The Kairi Maize Silos are a rare aspect of Queensland's cultural heritage. They are the only extant example of a maize silo complex in North Queensland.

The place has potential to yield information that will contribute to an understanding of Queensland's history.

The Kairi Maize Silos are largely intact and significant for their potential to reveal further information about early 20th century concrete silo construction, technology and layout.

The place is important in demonstrating the principal characteristics of a particular class of cultural places.

The Kairi Silos complex demonstrates the principal characteristics of a bulk storage system associated with the Maize industry. It is a rare and largely intact complex incorporating elements of a bulk maize storage system which includes the sorting/grading machine, electric engine, elevators and conveyors. The Kairi Maize silos are the only surviving cluster silo complex on the Atherton Tableland.

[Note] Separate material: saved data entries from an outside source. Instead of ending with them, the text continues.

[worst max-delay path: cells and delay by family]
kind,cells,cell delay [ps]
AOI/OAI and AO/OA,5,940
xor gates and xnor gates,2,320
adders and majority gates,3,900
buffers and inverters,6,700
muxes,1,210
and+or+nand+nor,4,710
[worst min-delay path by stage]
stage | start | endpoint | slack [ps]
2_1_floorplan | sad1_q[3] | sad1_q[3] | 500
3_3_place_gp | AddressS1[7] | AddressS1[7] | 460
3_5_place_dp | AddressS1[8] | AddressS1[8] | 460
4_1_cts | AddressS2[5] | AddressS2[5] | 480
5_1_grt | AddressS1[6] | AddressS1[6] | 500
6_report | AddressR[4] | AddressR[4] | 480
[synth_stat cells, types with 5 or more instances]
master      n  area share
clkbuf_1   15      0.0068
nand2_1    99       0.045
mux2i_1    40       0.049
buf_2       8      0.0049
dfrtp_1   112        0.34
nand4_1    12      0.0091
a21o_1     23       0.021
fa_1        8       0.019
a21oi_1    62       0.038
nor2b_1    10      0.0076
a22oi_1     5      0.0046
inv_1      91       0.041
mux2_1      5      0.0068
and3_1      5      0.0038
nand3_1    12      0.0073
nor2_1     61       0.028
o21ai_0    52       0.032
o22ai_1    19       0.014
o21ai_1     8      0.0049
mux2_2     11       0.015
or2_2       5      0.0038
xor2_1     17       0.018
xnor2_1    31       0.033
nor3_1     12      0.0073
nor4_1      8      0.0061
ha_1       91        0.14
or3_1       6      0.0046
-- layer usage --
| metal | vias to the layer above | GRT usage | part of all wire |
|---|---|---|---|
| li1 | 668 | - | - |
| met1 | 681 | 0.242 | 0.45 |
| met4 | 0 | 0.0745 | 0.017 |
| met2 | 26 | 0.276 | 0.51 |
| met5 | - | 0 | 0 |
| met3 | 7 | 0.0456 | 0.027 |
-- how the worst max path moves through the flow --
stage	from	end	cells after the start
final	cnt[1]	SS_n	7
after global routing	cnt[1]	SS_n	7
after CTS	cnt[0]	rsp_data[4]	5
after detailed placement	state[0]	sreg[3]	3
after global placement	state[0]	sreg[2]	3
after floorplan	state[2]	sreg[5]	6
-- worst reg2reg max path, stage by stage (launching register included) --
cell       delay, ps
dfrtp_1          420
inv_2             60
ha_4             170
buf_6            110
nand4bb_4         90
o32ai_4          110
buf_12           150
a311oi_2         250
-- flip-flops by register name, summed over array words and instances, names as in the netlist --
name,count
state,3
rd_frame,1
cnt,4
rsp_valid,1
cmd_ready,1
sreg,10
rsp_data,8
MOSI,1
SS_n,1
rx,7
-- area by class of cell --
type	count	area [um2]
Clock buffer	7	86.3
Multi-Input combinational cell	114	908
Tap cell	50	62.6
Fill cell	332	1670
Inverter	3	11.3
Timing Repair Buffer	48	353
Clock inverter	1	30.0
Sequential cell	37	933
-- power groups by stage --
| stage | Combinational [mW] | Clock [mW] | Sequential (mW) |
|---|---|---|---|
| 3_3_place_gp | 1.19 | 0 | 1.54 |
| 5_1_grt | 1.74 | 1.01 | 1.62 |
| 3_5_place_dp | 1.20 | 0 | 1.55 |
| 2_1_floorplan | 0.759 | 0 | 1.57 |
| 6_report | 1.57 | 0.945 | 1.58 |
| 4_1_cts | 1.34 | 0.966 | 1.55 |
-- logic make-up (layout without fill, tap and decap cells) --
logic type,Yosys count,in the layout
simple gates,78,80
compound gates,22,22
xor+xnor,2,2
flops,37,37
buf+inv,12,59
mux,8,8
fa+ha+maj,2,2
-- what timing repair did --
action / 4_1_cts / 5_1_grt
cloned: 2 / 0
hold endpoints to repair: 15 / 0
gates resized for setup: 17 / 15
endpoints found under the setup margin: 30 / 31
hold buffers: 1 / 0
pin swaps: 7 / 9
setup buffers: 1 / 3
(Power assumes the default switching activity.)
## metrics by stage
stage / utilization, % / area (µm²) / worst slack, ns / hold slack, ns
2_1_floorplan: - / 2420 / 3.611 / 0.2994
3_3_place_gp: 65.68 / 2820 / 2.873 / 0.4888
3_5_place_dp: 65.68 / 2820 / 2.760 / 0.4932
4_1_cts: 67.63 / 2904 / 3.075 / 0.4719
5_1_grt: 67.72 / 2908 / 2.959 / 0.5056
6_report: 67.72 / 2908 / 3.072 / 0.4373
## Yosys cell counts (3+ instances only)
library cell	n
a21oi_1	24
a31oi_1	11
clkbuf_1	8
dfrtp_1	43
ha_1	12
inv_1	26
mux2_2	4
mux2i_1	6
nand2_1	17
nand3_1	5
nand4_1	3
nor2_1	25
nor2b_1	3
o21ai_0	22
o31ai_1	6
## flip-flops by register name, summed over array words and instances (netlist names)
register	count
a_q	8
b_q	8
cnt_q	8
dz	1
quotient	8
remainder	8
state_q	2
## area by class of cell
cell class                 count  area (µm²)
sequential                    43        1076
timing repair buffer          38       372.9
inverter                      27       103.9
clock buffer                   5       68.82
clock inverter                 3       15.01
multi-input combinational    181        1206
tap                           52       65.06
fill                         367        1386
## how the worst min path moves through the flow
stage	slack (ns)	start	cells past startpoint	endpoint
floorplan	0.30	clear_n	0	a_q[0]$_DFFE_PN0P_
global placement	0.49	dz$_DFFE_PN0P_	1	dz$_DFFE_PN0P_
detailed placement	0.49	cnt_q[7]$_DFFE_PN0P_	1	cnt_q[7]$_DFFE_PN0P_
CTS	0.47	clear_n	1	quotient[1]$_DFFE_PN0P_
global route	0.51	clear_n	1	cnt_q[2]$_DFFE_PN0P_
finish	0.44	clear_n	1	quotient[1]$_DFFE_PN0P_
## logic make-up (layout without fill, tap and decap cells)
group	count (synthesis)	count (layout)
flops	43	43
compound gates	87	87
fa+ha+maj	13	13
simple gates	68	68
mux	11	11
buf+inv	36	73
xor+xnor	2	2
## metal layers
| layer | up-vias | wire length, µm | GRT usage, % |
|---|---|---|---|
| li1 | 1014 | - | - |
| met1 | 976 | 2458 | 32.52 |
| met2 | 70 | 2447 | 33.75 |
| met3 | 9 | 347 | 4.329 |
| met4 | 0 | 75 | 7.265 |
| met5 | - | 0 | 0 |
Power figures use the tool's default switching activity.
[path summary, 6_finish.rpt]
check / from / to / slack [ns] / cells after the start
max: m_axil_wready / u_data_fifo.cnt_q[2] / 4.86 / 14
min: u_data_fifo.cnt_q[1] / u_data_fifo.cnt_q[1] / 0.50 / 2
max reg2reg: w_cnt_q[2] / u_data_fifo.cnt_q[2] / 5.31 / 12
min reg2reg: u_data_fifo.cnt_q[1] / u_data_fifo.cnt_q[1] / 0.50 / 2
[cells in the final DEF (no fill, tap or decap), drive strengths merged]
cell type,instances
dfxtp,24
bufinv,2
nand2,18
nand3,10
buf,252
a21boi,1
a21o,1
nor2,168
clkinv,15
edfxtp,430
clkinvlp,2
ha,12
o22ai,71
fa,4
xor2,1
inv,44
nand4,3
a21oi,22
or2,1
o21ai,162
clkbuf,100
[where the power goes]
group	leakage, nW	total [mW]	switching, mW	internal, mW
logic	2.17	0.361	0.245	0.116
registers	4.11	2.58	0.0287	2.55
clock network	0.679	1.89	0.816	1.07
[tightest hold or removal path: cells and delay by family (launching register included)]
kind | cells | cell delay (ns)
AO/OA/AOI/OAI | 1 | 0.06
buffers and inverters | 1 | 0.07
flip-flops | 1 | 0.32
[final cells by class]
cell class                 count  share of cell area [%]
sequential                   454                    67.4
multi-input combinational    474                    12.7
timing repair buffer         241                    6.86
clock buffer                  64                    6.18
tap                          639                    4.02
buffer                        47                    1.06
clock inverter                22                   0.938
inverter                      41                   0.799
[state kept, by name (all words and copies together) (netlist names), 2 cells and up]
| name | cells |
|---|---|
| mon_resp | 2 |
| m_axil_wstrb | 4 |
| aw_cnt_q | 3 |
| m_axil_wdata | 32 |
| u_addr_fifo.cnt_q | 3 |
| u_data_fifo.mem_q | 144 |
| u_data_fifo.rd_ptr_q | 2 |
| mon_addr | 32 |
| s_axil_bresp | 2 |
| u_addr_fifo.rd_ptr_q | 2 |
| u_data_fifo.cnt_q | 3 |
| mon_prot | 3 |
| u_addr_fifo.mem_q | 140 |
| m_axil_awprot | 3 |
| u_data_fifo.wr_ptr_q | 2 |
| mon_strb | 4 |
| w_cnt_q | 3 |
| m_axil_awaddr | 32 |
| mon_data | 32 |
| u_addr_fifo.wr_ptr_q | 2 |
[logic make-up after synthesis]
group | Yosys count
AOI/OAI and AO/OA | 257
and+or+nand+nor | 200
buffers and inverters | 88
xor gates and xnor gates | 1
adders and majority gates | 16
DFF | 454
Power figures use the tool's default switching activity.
[src/rtl/regfile_pkg.sv]
// Shared types and default sizes for the multi-port register file.
package regfile_pkg;

  typedef enum logic [1:0] {ST_IDLE, ST_CLEAR, ST_DONE} clr_state_t;

  localparam int unsigned RF_DATA_W = 8;
  localparam int unsigned RF_ADDR_W = 3;
  localparam int unsigned RF_NUM_RD = 2;

endpackage

[src/rtl/regfile_clear_fsm.sv]
// Clear sequencer: sweeps every register address to zero once per request,
// then raises a one-cycle done pulse.
module regfile_clear_fsm
  import regfile_pkg::*;
#(
  parameter int unsigned ADDR_W = RF_ADDR_W
) (
  input  logic              i_clk,
  input  logic              i_rst_n,
  input  logic              i_clr_req,
  output logic              o_busy,
  output logic              o_clr_done,
  output logic              o_sweep_we,
  output logic [ADDR_W-1:0] o_sweep_addr
);

  clr_state_t        r_state, w_state_next;
  logic [ADDR_W-1:0] r_ptr, w_ptr_next;

  always_ff @(posedge i_clk or negedge i_rst_n) begin
    if (!i_rst_n) begin
      r_state <= ST_IDLE;
      r_ptr   <= '0;
    end else begin
      r_state <= w_state_next;
      r_ptr   <= w_ptr_next;
    end
  end

  always_comb begin
    w_state_next = r_state;
    w_ptr_next   = r_ptr;
    unique case (r_state)
      ST_IDLE: begin
        if (i_clr_req) begin
          w_state_next = ST_CLEAR;
          w_ptr_next   = '0;
        end
      end
      ST_CLEAR: begin
        // Pointer parks on the last address rather than wrapping.
        if (r_ptr == {ADDR_W{1'b1}}) begin
          w_state_next = ST_DONE;
        end else begin
          w_ptr_next = r_ptr + 1'b1;
        end
      end
      ST_DONE: w_state_next = ST_IDLE;
      default: w_state_next = ST_IDLE;
    endcase
  end

  assign o_busy       = (r_state == ST_CLEAR);
  assign o_clr_done   = (r_state == ST_DONE);
  assign o_sweep_we   = o_busy;
  assign o_sweep_addr = r_ptr;

endmodule

[src/rtl/regfile_multiport.sv]
// Register file: one write port, NUM_RD combinational read ports with write bypass,
// and a hardware clear sweep. Define REGFILE_ZERO_REG_EN to hardwire address 0 to zero.
module regfile_multiport
  import regfile_pkg::*;
#(
  parameter int unsigned DATA_W = RF_DATA_W,
  parameter int unsigned ADDR_W = RF_ADDR_W,
  parameter int unsigned NUM_RD = RF_NUM_RD
) (
  input  logic                     clk,
  input  logic                     rst_n,
  input  logic                     we,
  input  logic [ADDR_W-1:0]        wa,
  input  logic [DATA_W-1:0]        wd,
  input  logic [NUM_RD*ADDR_W-1:0] ra,
  output logic [NUM_RD*DATA_W-1:0] rd,
  input  logic                     clr_req,
  output logic                     busy,
  output logic                     clr_done
);

  localparam int unsigned DEPTH = 2 ** ADDR_W;

  logic [DATA_W-1:0] r_mem [DEPTH];
  logic              w_sweep_we;
  logic [ADDR_W-1:0] w_sweep_addr;
  logic              w_wr_en;

  regfile_clear_fsm #(
    .ADDR_W (ADDR_W)
  ) u_clear_fsm (
    .i_clk        (clk),
    .i_rst_n      (rst_n),
    .i_clr_req    (clr_req),
    .o_busy       (busy),
    .o_clr_done   (clr_done),
    .o_sweep_we   (w_sweep_we),
    .o_sweep_addr (w_sweep_addr)
  );

`ifdef REGFILE_ZERO_REG_EN
  assign w_wr_en = we && !busy && (wa != '0);
`else
  assign w_wr_en = we && !busy;
`endif

  // Sweep and user writes are exclusive: user writes are blocked while busy.
  always_ff @(posedge clk or negedge rst_n) begin
    if (!rst_n) begin
      r_mem <= '{default: '0};
    end else if (w_sweep_we) begin
      r_mem[w_sweep_addr] <= '0;
    end else if (w_wr_en) begin
      r_mem[wa] <= wd;
    end
  end

  for (genvar k = 0; k < NUM_RD; k++) begin : g_rd
    logic [ADDR_W-1:0] w_ra;
    logic [DATA_W-1:0] w_rd;

    assign w_ra = ra[k*ADDR_W +: ADDR_W];
    assign w_rd = (w_wr_en && (wa == w_ra)) ? wd : r_mem[w_ra];

`ifdef REGFILE_ZERO_REG_EN
    assign rd[k*DATA_W +: DATA_W] = (w_ra == '0) ? '0 : w_rd;
`else
    assign rd[k*DATA_W +: DATA_W] = w_rd;
`endif
  end

endmodule

[config.mk]
export PLATFORM = sky130hd
export DESIGN_NAME = regfile_multiport
export DESIGN_NICKNAME = d
export VERILOG_FILES = /design/src/rtl/regfile_pkg.sv /design/src/rtl/regfile_clear_fsm.sv /design/src/rtl/regfile_multiport.sv
export SDC_FILE = /design/constraint.sdc
export NUM_CORES = 1
export LEC_CHECK = 0
export ABC_AREA = 1
export BUFFER_PORTS_ARGS = -buffer_cell sky130_fd_sc_hd__buf_2
export CAP_MARGIN = 5
export CORE_MARGIN = 3
export CORE_UTILIZATION = 49
export CTS_CLUSTER_SIZE = 14
export DETAILED_ROUTE_END_ITERATION = 7
export PLACE_DENSITY = 0.74
export REMOVE_ABC_BUFFERS = 1
export SYNTH_ARGS = -nofsm -noshare
export SYNTH_HDL_FRONTEND = slang
export SYNTH_HIERARCHICAL = 1
export SYNTH_SLANG_ARGS = --single-unit
[constraint.sdc]
create_clock -name clk -period 1.9 [get_ports clk]
set_input_delay 0.285 -clock clk [delete_from_list [all_inputs] [get_ports clk]]
set_output_delay 0.285 -clock clk [all_outputs]
set_load 0.02 [all_outputs]
==> results.toml <==
[synth]
avgSynthCellArea_um2 = 6.55
syn_inst = 668
ys_seq_elements = 69
yosys_warnings = 6
syn_area_um2 = 4380
yosysMostFrequentCell = "nand2_1"
yosys-top-cells-count = "200 x nand2_1, 179 x nand3_1, 88 x inv_1"
yosysTopAreaCellShare = 0.394
yosysUniqueCellTypes = 18
synth_edf_count = 0
synth_top_cells_by_area = "dfrtp_1 39%, nand3_1 20%, nand2_1 17%"
synthArstFlopShare = 1.00
ys.flop_type = "dfrtp_1"
ys_seq_area_frac = 0.394
yosys.area.top_type = "dfrtp_1"

[cts]
insertion_delay_ps = 350
cts_sinks = 69
cts.path.max_buffers = 2
h-tree-depth = 3
clk_pin_slew_ps = 70
tritoncts = "done"
cts_buffers = 9
clockRootBuffer = "clkbuf_8"

[timing]
fmaxAchievable_mhz = 509
fin_ws_ps = -63.7
drv_slew = 0
period_minus_slack_ps = 1960
finClkSkew_ps = 7.94
setup_violations = 15
min_period_over_period = 1.03
slew_headroom = 0.677
worst_pin_slew_ps = 484
rsz0062_at_grt = "yes"
hold_violations = 0

[global_routing]
grt_pass1_vias = 4363
grt_antenna_before_repair = 0
grt_pass1_wl_mm = 23.1
grt_max_degree = 70
grt_overflow_total = 0
grt_usage = 0.298

[power]
p_clk_frac = 0.219
swShare = 0.411
power.total_w = 0.00599
switching_power_w = 0.00246
vdd_drop_max_mv = 0.822
p_leak_nw = 2.74
p_seq_frac = 0.378
combPwrFrac = 0.402
p_int_w = 0.00353
cellPowerDensity_nw_per_um2 = 1140

[setup_path]
path_depth = 10
cpPeakStageDelay_ps = 420
critPathLaunchType = "flop"
r2r_cells = 9
rr_endpoint = "r_mem[14]$_DFFE_PN0P_"
endpoint = "rd[10]"
r2r_slack_ps = 130
end_kind = "output port"
reg2reg_from = "u_clear_fsm/r_state[1]$_DFFE_PN0P_"
cp_top_family = "simple AND/OR/NAND/NOR gates"
path_cells = "nand2_4 > inv_4 > nor2_4 > nand2_2 > nor2_4 > nand2_4 > clkinv_4 > nand2_1 > nand2_1 > buf_6"
critPathSlowestCell = "dfrtp_1"
crit_buf_inv = 3
cp_max_fo = 8
startpoint = "u_clear_fsm/r_state[0]$_DFFE_PN0P_"
cp.arrival_ps = 1680
critPathRequiredTime_ps = 1620
worstSetupPathType = "reg2out"

[die]
num_io_pins = 39
fp.dieArea_um2 = 10100
coreArea_um2 = 8460
die_x_um = 101
initial_utilization = 0.517
die_h_um = 101
num_rows = 33

[layout]
drive_above_1_share = 0.168
fin_nets = 739
areaGrowthSynthToFinish_pct = 20.0
diodes = 0
finalCoreUtilization = 0.621

[run_status]
status = "complete, but fails checks"
violations = "setup timing"

[drt]
drc = 0
drt.antenna.violating_nets = 0
routed_via_density = 5.68
drt_iter0_markers = 490
dr.pass1.iters = 6
wl_per_cell_um = 17.7
num_vias = 4688
drt-total-wl_mm = 14.6

[placed_design]
place_congestion = 0.981
io_buffers = 38
post-dp-hpwl_mm = 10.3

[run]
drv_cap = 0

[worst_hold_path]
hold_path.class = "in2reg"
-- cell families (layout without fill, tap and decap cells) --
| family | after synthesis | in the layout | share of synthesized area |
|---|---|---|---|
| and+or+nand+nor | 406 | 407 | 0.410 |
| adders and majority gates | 2 | 2 | 0.00572 |
| DFF | 69 | 69 | 0.394 |
| AOI/OAI and AO/OA | 64 | 64 | 0.0732 |
| buffers and inverters | 127 | 178 | 0.117 |
-- per-stage QoR --
| stage | worst slack (ps) | instance area, µm² | std cells | TNS (ps) | hold WS [ps] |
|---|---|---|---|---|---|
| after floorplan | 112 | 4230 | 637 | 0 | -10.6 |
| after global placement | 102 | 4730 | 801 | 0 | 337 |
| after detailed placement | 30.8 | 4730 | 801 | 0 | 340 |
| after CTS | -89.5 | 5160 | 826 | -1180 | 200 |
| after global routing | -159 | 5250 | 825 | -2160 | 234 |
| final | -63.7 | 5250 | 825 | -780 | 204 |
-- worst reg2reg max path, delay by kind of cell (launching register included) --
family                 cells  cell delay [ps]
flip-flops                 1              400
AO/OA/AOI/OAI              1              100
buffers and inverters      4              370
AND/OR/NAND/NOR            4              780
-- flip-flops by register name, indices dropped and copies added (netlist names) --
name	flops
r_mem	64
u_clear_fsm/o_sweep_addr	3
u_clear_fsm/r_state	2
-- layout by cell type, fill, tap and decap left out --
cell and count:
inv_1 85, nor2_1 12, nand4_1 1, ha_1 2
nor3_4 1, dfrtp_1 69, buf_6 18, clkinv_1 3
nand2_4 4, o21ai_1 32, buf_12 3, nand3_1 174
dlygate4sd3_1 1, inv_4 2, nand2_1 188, nand3_2 6
clkinvlp_4 2, nor2_4 4, inv_2 4, nand2_2 16
buf_4 24, clkbuf_8 9, inv_6 1, clkinv_4 2
bufinv_16 2, clkinv_2 1, buf_2 21, nor3_2 1
o21ai_0 32
-- final cells by class --
cell class / count / area (µm²)
fill: 786 / 3210
multi-input combinational: 473 / 2250
sequential: 69 / 1730
timing repair buffer: 67 / 558
inverter: 96 / 375
tap: 105 / 131
clock buffer: 9 / 124
clock inverter: 6 / 88.8
-- per-layer routing --
layer,global-route usage,wire length [µm],vias to the layer above
met5,0,0,-
met4,0.0953,394,0
met1,0.428,6350,2167
met2,0.451,6610,243
li1,-,-,2240
met3,0.0637,1250,38
-- power groups by stage --
| stage | Clock [W] | Sequential (W) | Combinational (W) |
|---|---|---|---|
| after detailed placement | 0 | 0.00227 | 0.00212 |
| after global routing | 0.00140 | 0.00231 | 0.00271 |
| after global placement | 0 | 0.00225 | 0.00206 |
| after CTS | 0.00133 | 0.00225 | 0.00230 |
| after floorplan | 0 | 0.00216 | 0.00147 |
| final | 0.00131 | 0.00227 | 0.00241 |
-- timing repair --
action                     4_1_cts  5_1_grt
cloned                           1        0
gates resized for setup         45       29
setup endpoints to repair       16       40
hold buffers                     1        0
hold endpoints to repair        69        0
buffers inserted                 8        0
pin swaps                       15        9
-- how the worst min path moves through the flow --
stage	slack, ps	start	end	cells past startpoint
floorplan	-10	rst_n	r_mem[0]$_DFFE_PN0P_	0
global placement	340	rst_n	r_mem[42]$_DFFE_PN0P_	2
detailed placement	340	rst_n	r_mem[42]$_DFFE_PN0P_	2
CTS	200	clr_req	u_clear_fsm/r_state[0]$_DFFE_PN0P_	3
global route	230	clr_req	u_clear_fsm/r_state[0]$_DFFE_PN0P_	3
finish	200	clr_req	u_clear_fsm/r_state[0]$_DFFE_PN0P_	3
Power figures use the tool's default switching activity.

The place is important because of its aesthetic significance.

The Kairi Maize Silos with a height of 21 m and a diameter of 7.6 m, tower above the flat topography of the town and surrounding agricultural landscape of Kairi and the Atherton Tableland. The Silos are topped with an elongated corrugated iron elevator tower which adds further to the Silos as a landmark in this landscape.

The place is important in demonstrating a high degree of creative or technical achievement at a particular period.

The Kairi Maize Silos demonstrate a high degree of technical achievement as they were constructed using slip form concreting. This represents one of the earliest applications of this technique to the construction of maize silos in Queensland.